-------- RECORDS TO USE

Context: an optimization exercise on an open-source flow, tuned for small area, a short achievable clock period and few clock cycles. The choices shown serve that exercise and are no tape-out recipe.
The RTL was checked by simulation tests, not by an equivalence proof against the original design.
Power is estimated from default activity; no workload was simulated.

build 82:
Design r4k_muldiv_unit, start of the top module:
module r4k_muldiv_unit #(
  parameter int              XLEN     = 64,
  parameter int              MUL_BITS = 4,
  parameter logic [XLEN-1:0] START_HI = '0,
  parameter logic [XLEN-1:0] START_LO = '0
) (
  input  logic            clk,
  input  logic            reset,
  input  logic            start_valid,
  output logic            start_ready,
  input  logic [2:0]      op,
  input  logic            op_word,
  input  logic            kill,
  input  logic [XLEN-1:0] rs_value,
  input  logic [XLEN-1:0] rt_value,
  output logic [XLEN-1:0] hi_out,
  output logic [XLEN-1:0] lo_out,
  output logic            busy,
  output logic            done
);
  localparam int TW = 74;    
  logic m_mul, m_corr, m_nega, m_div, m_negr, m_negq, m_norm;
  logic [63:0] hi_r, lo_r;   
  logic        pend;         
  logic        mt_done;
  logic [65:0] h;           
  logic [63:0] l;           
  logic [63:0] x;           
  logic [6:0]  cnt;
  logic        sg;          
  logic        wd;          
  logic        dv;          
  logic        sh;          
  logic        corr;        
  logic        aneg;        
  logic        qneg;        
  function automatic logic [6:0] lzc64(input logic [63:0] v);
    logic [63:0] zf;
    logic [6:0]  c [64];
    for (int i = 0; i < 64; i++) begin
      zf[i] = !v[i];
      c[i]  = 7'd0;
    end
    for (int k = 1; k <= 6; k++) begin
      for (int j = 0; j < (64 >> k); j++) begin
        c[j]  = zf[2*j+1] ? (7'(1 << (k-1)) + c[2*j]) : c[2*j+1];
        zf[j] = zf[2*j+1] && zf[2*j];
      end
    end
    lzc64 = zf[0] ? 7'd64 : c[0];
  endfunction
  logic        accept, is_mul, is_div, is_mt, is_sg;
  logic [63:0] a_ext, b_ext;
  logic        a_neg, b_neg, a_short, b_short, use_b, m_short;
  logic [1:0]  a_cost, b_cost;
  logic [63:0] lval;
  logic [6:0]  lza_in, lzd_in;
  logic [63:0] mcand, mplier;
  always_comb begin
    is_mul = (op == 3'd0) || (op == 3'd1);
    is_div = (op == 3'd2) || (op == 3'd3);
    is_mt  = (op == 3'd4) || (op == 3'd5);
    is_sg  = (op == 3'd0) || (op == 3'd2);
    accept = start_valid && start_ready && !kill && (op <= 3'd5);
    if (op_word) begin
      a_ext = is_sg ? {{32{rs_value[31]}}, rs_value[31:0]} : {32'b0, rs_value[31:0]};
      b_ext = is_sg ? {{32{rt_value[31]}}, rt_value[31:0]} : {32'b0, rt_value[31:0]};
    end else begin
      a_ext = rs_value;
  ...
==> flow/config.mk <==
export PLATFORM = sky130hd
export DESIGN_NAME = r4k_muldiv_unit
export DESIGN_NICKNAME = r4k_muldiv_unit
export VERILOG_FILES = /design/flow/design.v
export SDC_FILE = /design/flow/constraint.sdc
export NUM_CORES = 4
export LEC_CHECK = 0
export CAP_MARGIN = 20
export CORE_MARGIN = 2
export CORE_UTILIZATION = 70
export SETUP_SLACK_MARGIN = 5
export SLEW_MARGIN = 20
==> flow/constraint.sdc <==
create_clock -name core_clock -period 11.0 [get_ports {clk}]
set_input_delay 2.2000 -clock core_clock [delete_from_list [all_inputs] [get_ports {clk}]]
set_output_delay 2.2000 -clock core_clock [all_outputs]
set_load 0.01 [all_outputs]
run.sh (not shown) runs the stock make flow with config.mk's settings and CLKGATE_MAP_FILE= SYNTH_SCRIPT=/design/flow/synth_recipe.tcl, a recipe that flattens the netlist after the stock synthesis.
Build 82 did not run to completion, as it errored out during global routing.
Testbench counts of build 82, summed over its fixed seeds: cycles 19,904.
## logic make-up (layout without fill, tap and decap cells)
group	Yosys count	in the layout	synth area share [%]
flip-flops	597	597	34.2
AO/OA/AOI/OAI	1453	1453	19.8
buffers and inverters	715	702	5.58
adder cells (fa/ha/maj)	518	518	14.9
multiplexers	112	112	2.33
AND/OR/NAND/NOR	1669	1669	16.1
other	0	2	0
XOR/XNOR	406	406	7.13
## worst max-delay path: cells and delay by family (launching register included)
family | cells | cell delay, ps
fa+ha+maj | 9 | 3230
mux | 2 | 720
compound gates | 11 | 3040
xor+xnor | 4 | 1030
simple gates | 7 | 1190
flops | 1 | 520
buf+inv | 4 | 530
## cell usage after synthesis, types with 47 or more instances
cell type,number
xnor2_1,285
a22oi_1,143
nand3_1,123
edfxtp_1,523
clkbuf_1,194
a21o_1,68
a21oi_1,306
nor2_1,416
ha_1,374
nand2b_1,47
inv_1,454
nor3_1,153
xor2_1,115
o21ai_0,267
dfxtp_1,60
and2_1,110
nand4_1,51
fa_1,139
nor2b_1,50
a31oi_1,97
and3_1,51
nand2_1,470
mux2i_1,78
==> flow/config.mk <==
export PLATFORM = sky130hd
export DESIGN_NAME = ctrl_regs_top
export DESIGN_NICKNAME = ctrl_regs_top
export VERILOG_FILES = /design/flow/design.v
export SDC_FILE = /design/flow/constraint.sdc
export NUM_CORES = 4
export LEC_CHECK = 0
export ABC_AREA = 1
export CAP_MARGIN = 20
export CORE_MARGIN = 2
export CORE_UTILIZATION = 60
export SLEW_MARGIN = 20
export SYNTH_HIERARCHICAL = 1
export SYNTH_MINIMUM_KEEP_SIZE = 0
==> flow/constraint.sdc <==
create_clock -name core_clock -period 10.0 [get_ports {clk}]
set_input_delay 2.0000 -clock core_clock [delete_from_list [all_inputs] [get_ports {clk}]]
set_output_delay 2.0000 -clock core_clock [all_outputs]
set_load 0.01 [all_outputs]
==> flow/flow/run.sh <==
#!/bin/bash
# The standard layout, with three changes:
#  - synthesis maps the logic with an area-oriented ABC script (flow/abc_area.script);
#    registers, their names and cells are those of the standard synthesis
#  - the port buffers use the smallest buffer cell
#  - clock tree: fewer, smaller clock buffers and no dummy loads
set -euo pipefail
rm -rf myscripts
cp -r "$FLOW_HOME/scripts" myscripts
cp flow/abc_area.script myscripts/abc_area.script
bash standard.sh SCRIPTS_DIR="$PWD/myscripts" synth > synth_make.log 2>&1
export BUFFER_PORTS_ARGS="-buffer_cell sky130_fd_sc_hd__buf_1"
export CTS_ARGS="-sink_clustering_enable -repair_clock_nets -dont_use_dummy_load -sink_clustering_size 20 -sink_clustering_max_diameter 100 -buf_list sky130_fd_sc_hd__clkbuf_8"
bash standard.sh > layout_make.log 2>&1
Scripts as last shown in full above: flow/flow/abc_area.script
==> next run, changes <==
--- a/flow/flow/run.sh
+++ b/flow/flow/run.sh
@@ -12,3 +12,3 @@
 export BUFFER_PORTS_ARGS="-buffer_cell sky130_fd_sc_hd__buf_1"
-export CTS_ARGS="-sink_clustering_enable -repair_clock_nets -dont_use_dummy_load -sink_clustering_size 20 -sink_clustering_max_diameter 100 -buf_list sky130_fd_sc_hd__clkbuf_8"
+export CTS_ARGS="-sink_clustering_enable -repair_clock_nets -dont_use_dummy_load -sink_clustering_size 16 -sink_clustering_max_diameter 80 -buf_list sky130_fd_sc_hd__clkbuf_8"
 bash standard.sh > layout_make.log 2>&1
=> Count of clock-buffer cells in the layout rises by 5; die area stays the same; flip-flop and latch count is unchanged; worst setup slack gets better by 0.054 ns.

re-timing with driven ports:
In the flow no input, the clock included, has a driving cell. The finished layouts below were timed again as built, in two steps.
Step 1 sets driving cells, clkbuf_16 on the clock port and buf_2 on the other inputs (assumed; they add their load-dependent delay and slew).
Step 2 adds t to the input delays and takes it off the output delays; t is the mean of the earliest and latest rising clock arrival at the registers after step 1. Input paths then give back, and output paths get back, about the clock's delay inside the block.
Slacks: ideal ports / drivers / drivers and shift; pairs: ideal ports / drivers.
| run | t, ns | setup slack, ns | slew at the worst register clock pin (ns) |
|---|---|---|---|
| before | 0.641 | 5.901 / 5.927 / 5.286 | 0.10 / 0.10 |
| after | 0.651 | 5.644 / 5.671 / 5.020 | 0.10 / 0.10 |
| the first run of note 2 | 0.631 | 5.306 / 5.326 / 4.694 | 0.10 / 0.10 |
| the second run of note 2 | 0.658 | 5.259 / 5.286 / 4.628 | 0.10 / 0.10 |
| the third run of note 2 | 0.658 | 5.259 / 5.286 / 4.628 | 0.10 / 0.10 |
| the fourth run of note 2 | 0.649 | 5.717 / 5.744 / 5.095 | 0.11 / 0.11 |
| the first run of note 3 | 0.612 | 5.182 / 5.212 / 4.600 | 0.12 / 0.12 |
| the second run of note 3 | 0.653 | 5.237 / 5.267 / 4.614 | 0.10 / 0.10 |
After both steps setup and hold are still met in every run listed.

----------------

Print the lines above from the one with "## logic make-up" through the one with "export DESIGN_NAME = ctrl_regs_top", both included, exactly as written and nothing more.

* _SOLVED PROBLEM_:
## logic make-up (layout without fill, tap and decap cells)
group	Yosys count	in the layout	synth area share [%]
flip-flops	597	597	34.2
AO/OA/AOI/OAI	1453	1453	19.8
buffers and inverters	715	702	5.58
adder cells (fa/ha/maj)	518	518	14.9
multiplexers	112	112	2.33
AND/OR/NAND/NOR	1669	1669	16.1
other	0	2	0
XOR/XNOR	406	406	7.13
## worst max-delay path: cells and delay by family (launching register included)
family | cells | cell delay, ps
fa+ha+maj | 9 | 3230
mux | 2 | 720
compound gates | 11 | 3040
xor+xnor | 4 | 1030
simple gates | 7 | 1190
flops | 1 | 520
buf+inv | 4 | 530
## cell usage after synthesis, types with 47 or more instances
cell type,number
xnor2_1,285
a22oi_1,143
nand3_1,123
edfxtp_1,523
clkbuf_1,194
a21o_1,68
a21oi_1,306
nor2_1,416
ha_1,374
nand2b_1,47
inv_1,454
nor3_1,153
xor2_1,115
o21ai_0,267
dfxtp_1,60
and2_1,110
nand4_1,51
fa_1,139
nor2b_1,50
a31oi_1,97
and3_1,51
nand2_1,470
mux2i_1,78
==> flow/config.mk <==
export PLATFORM = sky130hd
export DESIGN_NAME = ctrl_regs_top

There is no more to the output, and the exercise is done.